Em audiência pública no Senado, conforme noticiado pela BNLData, o Instituto Brasileiro de Jogo Responsável (IBJR) apresentou o estudo Fora do Radar, elaborado pela LCA Consultoria, que estima em R$ 40 bilhões anuais o volume de apostas ilegais no país. Segundo o levantamento, 51% do setor ainda funciona na clandestinidade, gerando uma perda de R$ 10,8 bilhões em impostos.
Para o presidente executivo do IBJR, Fernando Vieira, o governo erra ao tentar resolver a questão apenas pela via tributária. Aumentar impostos sobre quem está regularizado, disse, pode sufocar o setor recém-regulado e empurrar milhões de jogadores para sites piratas — onde não há auditoria, regras ou proteção.
Novas frentes em debate: propaganda e fluxo financeiro
O alerta do IBJR não ficou isolado. Nos últimos meses, outras propostas surgiram no Congresso e no Executivo com o mesmo objetivo declarado: reduzir a vantagem do mercado ilegal.
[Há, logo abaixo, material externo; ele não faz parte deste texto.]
[src/ssflm_fifo.sv]
// small synchronous fifo in flip-flops with valid/ready on both sides
// assumes one clock and an active-low asynchronous reset
module ssflm_fifo #(
  parameter int unsigned W     = 8,
  parameter int unsigned DEPTH = 16
) (
  input  wire logic         clk_i,
  input  wire logic         nrst_i,
  input  wire logic         in_valid_i,
  output logic              in_ready_o,
  input  wire logic [W-1:0] in_data_i,
  output logic              out_valid_o,
  input  wire logic         out_ready_i,
  output logic [W-1:0]      out_data_o
);
  localparam int unsigned AW = $clog2(DEPTH);

  logic [W-1:0]  mem_q [DEPTH];
  logic [AW-1:0] wr_q;
  logic [AW-1:0] rd_q;
  logic [AW:0]   cnt_q;
  logic          push;
  logic          pop;

  // honest full and empty from the fill count
  assign in_ready_o  = (cnt_q != (AW+1)'(DEPTH)); // count is one bit wider than the pointers
  assign out_valid_o = (cnt_q != '0);
  assign push        = in_valid_i && in_ready_o;
  assign pop         = out_valid_o && out_ready_i;
  assign out_data_o  = mem_q[rd_q];

  // storage, written only on an accepted push
  always_ff @(posedge clk_i)
  begin
    if (push)
    begin
      mem_q[wr_q] <= in_data_i;
    end
  end

  // pointers and fill count
  always_ff @(posedge clk_i or negedge nrst_i)
  begin
    if (!nrst_i)
    begin
      wr_q  <= '0;
      rd_q  <= '0;
      cnt_q <= '0;
    end
    else
    begin
      if (push)
      begin
        wr_q <= (wr_q == AW'(DEPTH - 1)) ? '0 : wr_q + 1'b1;
      end
      if (pop)
      begin
        rd_q <= (rd_q == AW'(DEPTH - 1)) ? '0 : rd_q + 1'b1;
      end
      cnt_q <= cnt_q + (AW+1)'(push) - (AW+1)'(pop);
    end
  end
endmodule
De um lado, discute-se a regulação dos influenciadores digitais, apontados como vitrines que ainda alimentam sites piratas. De outro, a Receita Federal decidiu enquadrar fintechs como bancos, após investigações revelarem esquemas de lavagem que usavam instituições de pagamento para escoar bilhões do jogo clandestino.
Ambas as medidas partem do mesmo diagnóstico: não basta tributar mais quem está regularizado — é preciso atacar os canais que mantêm o ilegal competitivo.
Influenciadores: regulação necessária ou risco de censura?
Outro ponto em discussão é o papel dos influenciadores digitais. A ANJL propôs que a SPA/MF crie regras específicas para quem promove apostas. O argumento é direto: sem parâmetros, perfis com grande alcance seguem divulgando sites piratas, com promessas de ganhos fáceis e apelos a menores de idade.
Traria transparência e responsabilização na publicidade.
Evitaria que links para cassinos ilegais circulassem livremente.
Risco de transformar regulação em censura seletiva, punindo mais os licenciados do que os piratas.
Dúvidas sobre quem fiscalizaria de forma eficaz esse ecossistema, considerando a velocidade das redes sociais.
Imagem ilustrativa mostra influenciador entre apostas legais e piratas, refletindo o dilema da regulação e da publicidade no setor.
Fintechs: quando o “banco paralelo” vira atalho para o ilegal
A recente decisão da Receita Federal de enquadrar fintechs como bancos tem conexão direta com o setor de apostas. Investigações da Polícia Federal mostraram esquemas bilionários de lavagem usando instituições de pagamento como canal para escoar valores de sites clandestinos.
Ao obrigar fintechs a cumprir as mesmas regras de compliance dos grandes bancos, o governo fecha uma porta relevante para o dinheiro ilegal.
Eleva o padrão de fiscalização e dificulta a vida do pirata.
Reduz a assimetria entre operadores legais (que pagam taxas e seguem regras) e o clandestino.